Wednesday, June 17, 2009

Dark and puffy




These past few weeks have been very dark ones for me. I have felt guilty about that...the star of Bethleham....the hope of the nations...jolly St Nick...despite that it has been dark...will it be my last Christmas? Is the new medicine working?
Two big issues have come up lately....

First...am I a hypocrite? I think maybe I have been.....(well so are you!!!) Ok, maybe you aren't but I feel better thinking you are because I didn't think I was until now. I have always said I TRUST in God but I really really really really realized that I kinda didn't truly TRUST Him. That has to change. If I really trusted I wouldn't be so scared of this cancer.

Second: the first takes conscious effort and that is hard....for me....I don't like deciding what to have for dinner...I don't like finding time to take the car for an oil change...I want it just to happen....
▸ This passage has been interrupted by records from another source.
**src/rtl/sr_cmd_conditioner.sv**
```systemverilog
// rtl/sr_cmd_conditioner.sv - SR flip-flop command conditioner: sync, debounce, edge detect, arbitrate, pulse with hold-off
// Optional conflict counter enabled by defining SRCMD_CONFLICT_CNT_EN.
module sr_cmd_conditioner #(
  parameter int DB_CYCLES    = 4,
  parameter int DB_W         = 3,
  parameter int HOLD_CYCLES  = 2,
  parameter int HOLD_W       = 2,
  parameter int PRIORITY_SET = 1,
  parameter int CONF_W       = 8
) (
  input  logic              clk,
  input  logic              reset,
  input  logic              set_in,
  input  logic              clr_in,
  output logic              s,
  output logic              r,
  output logic              busy
`ifdef SRCMD_CONFLICT_CNT_EN
  ,
  output logic [CONF_W-1:0] conflict_cnt
`endif
);

  typedef enum logic [1:0] {IDLE, PULSE, GAP} state_t;

  state_t            state;
  logic [1:0]        set_sync, clr_sync;
  logic [DB_W-1:0]   set_cnt, clr_cnt;
  logic              set_db, clr_db;
  logic              set_prev, clr_prev;
  logic              set_pend, clr_pend;
  logic [HOLD_W-1:0] hold_cnt;

  logic set_rise, clr_rise, set_req, clr_req;

  // A fresh rising edge is treated as a request in the same cycle it is seen,
  // so the pending flag does not add a cycle of latency when the FSM is idle.
  assign set_rise = set_db & ~set_prev;
  assign clr_rise = clr_db & ~clr_prev;
  assign set_req  = set_pend | set_rise;
  assign clr_req  = clr_pend | clr_rise;

  // Two-flop synchronisers for the raw asynchronous request levels
  always_ff @(posedge clk or posedge reset) begin
    if (reset) begin
      set_sync <= 2'b00;
      clr_sync <= 2'b00;
    end else begin
      set_sync <= {set_sync[0], set_in};
      clr_sync <= {clr_sync[0], clr_in};
    end
  end

  // Debounce: accept a new level only after DB_CYCLES consecutive disagreeing cycles
  always_ff @(posedge clk or posedge reset) begin
    if (reset) begin
      set_cnt <= '0;
      set_db  <= 1'b0;
      clr_cnt <= '0;
      clr_db  <= 1'b0;
    end else begin
      if (set_sync[1] == set_db) begin
        set_cnt <= '0;
      end else if (set_cnt == DB_W'(DB_CYCLES - 1)) begin
        set_db  <= set_sync[1];
        set_cnt <= '0;
      end else begin
        set_cnt <= set_cnt + DB_W'(1);
      end

      if (clr_sync[1] == clr_db) begin
        clr_cnt <= '0;
      end else if (clr_cnt == DB_W'(DB_CYCLES - 1)) begin
        clr_db  <= clr_sync[1];
        clr_cnt <= '0;
      end else begin
        clr_cnt <= clr_cnt + DB_W'(1);
      end
    end
  end

  // Edge history of the debounced levels
  always_ff @(posedge clk or posedge reset) begin
    if (reset) begin
      set_prev <= 1'b0;
      clr_prev <= 1'b0;
    end else begin
      set_prev <= set_db;
      clr_prev <= clr_db;
    end
  end

  // Arbitration FSM with registered pulse outputs and hold-off gap
  always_ff @(posedge clk or posedge reset) begin
    if (reset) begin
      state    <= IDLE;
      s        <= 1'b0;
      r        <= 1'b0;
      busy     <= 1'b0;
      set_pend <= 1'b0;
      clr_pend <= 1'b0;
      hold_cnt <= '0;
    end else begin
      s        <= 1'b0;
      r        <= 1'b0;
      set_pend <= set_req;
      clr_pend <= clr_req;
      case (state)
        IDLE: begin
          if (set_req && clr_req) begin
            // Loser of a simultaneous request is dropped, not deferred
            if (PRIORITY_SET != 0) s <= 1'b1;
            else                   r <= 1'b1;
            set_pend <= 1'b0;
            clr_pend <= 1'b0;
            busy     <= 1'b1;
            state    <= PULSE;
          end else if (set_req) begin
            s        <= 1'b1;
            set_pend <= 1'b0;
            busy     <= 1'b1;
            state    <= PULSE;
          end else if (clr_req) begin
            r        <= 1'b1;
            clr_pend <= 1'b0;
            busy     <= 1'b1;
            state    <= PULSE;
          end
        end
        PULSE: begin
          hold_cnt <= HOLD_W'(HOLD_CYCLES - 1);
          state    <= GAP;
        end
        GAP: begin
          if (hold_cnt == '0) begin
            busy  <= 1'b0;
            state <= IDLE;
          end else begin
            hold_cnt <= hold_cnt - HOLD_W'(1);
          end
        end
        default: begin
          busy  <= 1'b0;
          state <= IDLE;
        end
      endcase
    end
  end

`ifdef SRCMD_CONFLICT_CNT_EN
  logic conflict_hit;
  assign conflict_hit = (state == IDLE) & set_req & clr_req;

  // Saturating count of requests dropped by arbitration
  always_ff @(posedge clk or posedge reset) begin
    if (reset) begin
      conflict_cnt <= '0;
    end else if (conflict_hit && (conflict_cnt != '1)) begin
      conflict_cnt <= conflict_cnt + CONF_W'(1);
    end
  end
`endif

endmodule

```
**config.mk**
```make
export PLATFORM = sky130hd
export DESIGN_NAME = sr_cmd_conditioner
export DESIGN_NICKNAME = d
export VERILOG_FILES = /design/src/rtl/sr_cmd_conditioner.sv
export SDC_FILE = /design/constraint.sdc
export NUM_CORES = 1
export LEC_CHECK = 0
export CAP_MARGIN = 20
export CORE_MARGIN = 2
export CORE_UTILIZATION = 40
export DETAILED_ROUTE_END_ITERATION = 10
export GPL_ROUTABILITY_DRIVEN = 0
export PLACE_DENSITY_LB_ADDON = 0.1
export SYNTH_ARGS = -nofsm -noshare
export SYNTH_HDL_FRONTEND = slang
export SYNTH_SLANG_ARGS = --single-unit
export TNS_END_PERCENT = 50
```
**constraint.sdc**
```tcl
create_clock -name clk -period 1.2 [get_ports clk]
set_input_delay 0.24 -clock clk [delete_from_list [all_inputs] [get_ports clk]]
set_output_delay 0.24 -clock clk [all_outputs]
set_load 0.02 [all_outputs]
```
==> flow_metrics.py, run 1 <==
metrics = {
    "worst_setup_path": {
        "reg2reg_depth": 3,
        "crit_required_ns": 1.40,
        "r2r_start": "set_cnt[0]",
        "crit_buf_inv": 0,
        "cp_data_arrival_time_ns": 1.34,
        "cp-end-kind": "register",
        "max_stage_delay_ns": 0.37,
        "crit_path_start_kind": "register",
        "crit_fanout": 3,
        "worstPathCellList": "ha_2 > nor2b_4 > mux2_2",
        "reg2reg_slack_ns": 0.06,
        "reg2reg_to": "set_db",
        "critical-path-top-delay-family": "flip-flops",
        "critPathKind": "register to register",
        "cp_slowest_cell": "dfrtp_1",
    },
    "grt": {
        "grtUsageTotal": 0.115,
        "grt_pass1_wl_microns": 2120,
        "grt_pass1_vias": 474,
        "antenna_found_initial": 0,
        "grt_overflow_total": 0,
        "grt_max_degree": 24,
    },
    "synthesis": {
        "netlist_instances": 64,
        "seq_area_frac_synth": 0.662,
        "syn_area_sq_um": 870,
        "muxShareOfSynthArea": 0.0388,
        "synth_compound_area_frac": 0.0590,
        "synthXorXnorAreaFrac": 0.0201,
        "synth-seq-cells": 23,
        "ys_warn_count": 0,
        "synth_cell_types": 18,
        "syn_nets": 71,
        "synth_top_family_by_area": "simple AND/OR/NAND/NOR gates",
        "synth_fa_ha_area_frac": 0.0432,
        "yosys.area_share.simple": 0.155,
        "syn_avg_cell_area_sq_um": 13.6,
    },
    "clocking": {
        "root_buffer": "clkbuf_4",
        "insertion_delay_ns": 0.30,
        "post_cts_buffers": 0,
        "clkTransAtPathRegs_ns": 0.11,
        "postCtsHoldBufs": 0,
        "clk_path_buf_depth": 2,
        "cts_buffers": 3,
        "clock_sinks": 23,
        "tritoncts": "built",
        "htreeDepth": 1,
    },
    "placement": {
        "place_hpwl_microns": 803,
        "dpl.cell_count": 98,
        "placed_cell_area_sq_um": 983,
        "dp_slack_ns": 0.0124,
        "io_buffers": 6,
    },
    "route": {
        "wl_per_cell_microns": 11.6,
        "drtAntennaViolNets": 0,
        "drt_iter0_markers": 2,
        "post-route-drc-count": 0,
        "vias": 505,
        "firstDrtPassIters": 3,
        "vias_per_cell": 4.95,
        "wl_microns": 1190,
    },
    "floorplanning": {
        "start_util": 0.434,
        "die_w_microns": 50.6,
        "die_area_sq_um": 2560,
        "rows": 16,
        "die_h_microns": 50.6,
        "coreArea_sq_um": 2000,
        "io_pins": 7,
    },
    "power_and_ir_drop": {
        "p_leak_uw": 0.000478,
        "power_per_cell_area_nw_per_um2": 2330,
        "p_total_uw": 2420,
        "peakVddDrop_mv": 1.15,
    },
    "sta": {
        "whs_ns": 0.250,
        "clock_skew_ns": 0.00115,
        "setup_slack_ns": 0.0594,
        "period_minus_slack_ns": 1.14,
        "setup_viol": 0,
        "max_freq_ghz": 0.877,
        "tightest_slew_ns": 0.325,
        "relSlewSlack": 0.782,
        "finalMaxSlewViolations": 0,
        "fin_crit_sh": 0.951,
        "hold_viol": 0,
    },
    "job": {
        "maxCapViolCount": 0,
    },
    "final_layout": {
        "diodes": 0,
        "area_growth_pct": 19.1,
        "design_area_sq_um": 1040,
        "final_cells": 102,
        "final_nets": 83,
        "drive_gt1_frac": 0.253,
    },
    "hold_path": {
        "hold_class": "primary input to asynchronous set/reset pin",
    },
    "run_status": {
        "status": "finished, final reports clean",
    },
}
layout make-up:
class,count,area [sq um]
clock buffer,4,26.3
sequential,23,576
fill,189,966
tap,27,33.8
timing repair buffer,7,65.1
inverter,5,18.8
multi-input combinational,36,317
worst max-delay path by stage:
stage / startpoint / end / slack [ns] / cells past startpoint
3_5_place_dp: hold_cnt[0] / hold_cnt[0] / 0.01 / 5
4_1_cts: hold_cnt[0] / hold_cnt[1] / -0.008 / 5
3_3_place_gp: busy / busy / 0.04 / 1
2_1_floorplan: hold_cnt[0] / hold_cnt[0] / 0.07 / 5
5_1_grt: clr_cnt[0] / clr_db / -0.007 / 3
6_report: set_cnt[0] / set_db / 0.06 / 3
registers in the layout (all words and copies together), names as in the netlist, 2 cells and up:
register and flops:
hold_cnt 2, set_sync 2, clr_sync 2, clr_cnt 3
state 2, set_cnt 3
per-stage QoR:
step | TNS [ns] | utilization
floorplan | 0 | -
global placement | 0 | 0.491
detailed placement | 0 | 0.491
CTS | -0.0113 | 0.503
global route | -0.00731 | 0.518
finish | 0 | 0.518
cell families after synthesis:
logic type,after synthesis
multiplexers,3
adder cells (fa/ha/maj),3
XOR/XNOR,2
AO/OA/AOI/OAI,7
buffers and inverters,5
AND/OR/NAND/NOR,21
flip-flops,23
per-layer routing:
layer | global-route usage | share of wire | up-vias
li1 | - | - | 241
met1 | 0.149 | 0.48 | 252
met2 | 0.167 | 0.45 | 10
met3 | 0.0625 | 0.057 | 2
met4 | 0.0270 | 0.013 | 0
met5 | 0 | 0 | -
power by group:
part | internal [uW] | switching, uW
logic | 444 | 412
clock network | 130 | 211
registers | 1030 | 194
worst min-delay path: cells and delay by family:
kind,cells,cell delay [ns]
buffers and inverters,3,0.67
I believe it is extra hard when you are struggling to believe what you are trying to get yourself to believe....."if you let go you will be ok"
Ok so I am hanging on to a rope that is strung across a huge deep canyon...someone who resembles a polka dot down below says.."let go, you will be ok"....this is what it feels like to me.

So I rung in the new year with 45 minutes of crying...followed by morning after puffy eyes....which made me cry some more because I feel like I live in a petrie dish as it is...and I had to put my hair on, and I burned myself and my left arm doesn't lift up past my shoulder and .............thru all of this I will trust? I mean I WILL trust!!! I will I will I will....I hope.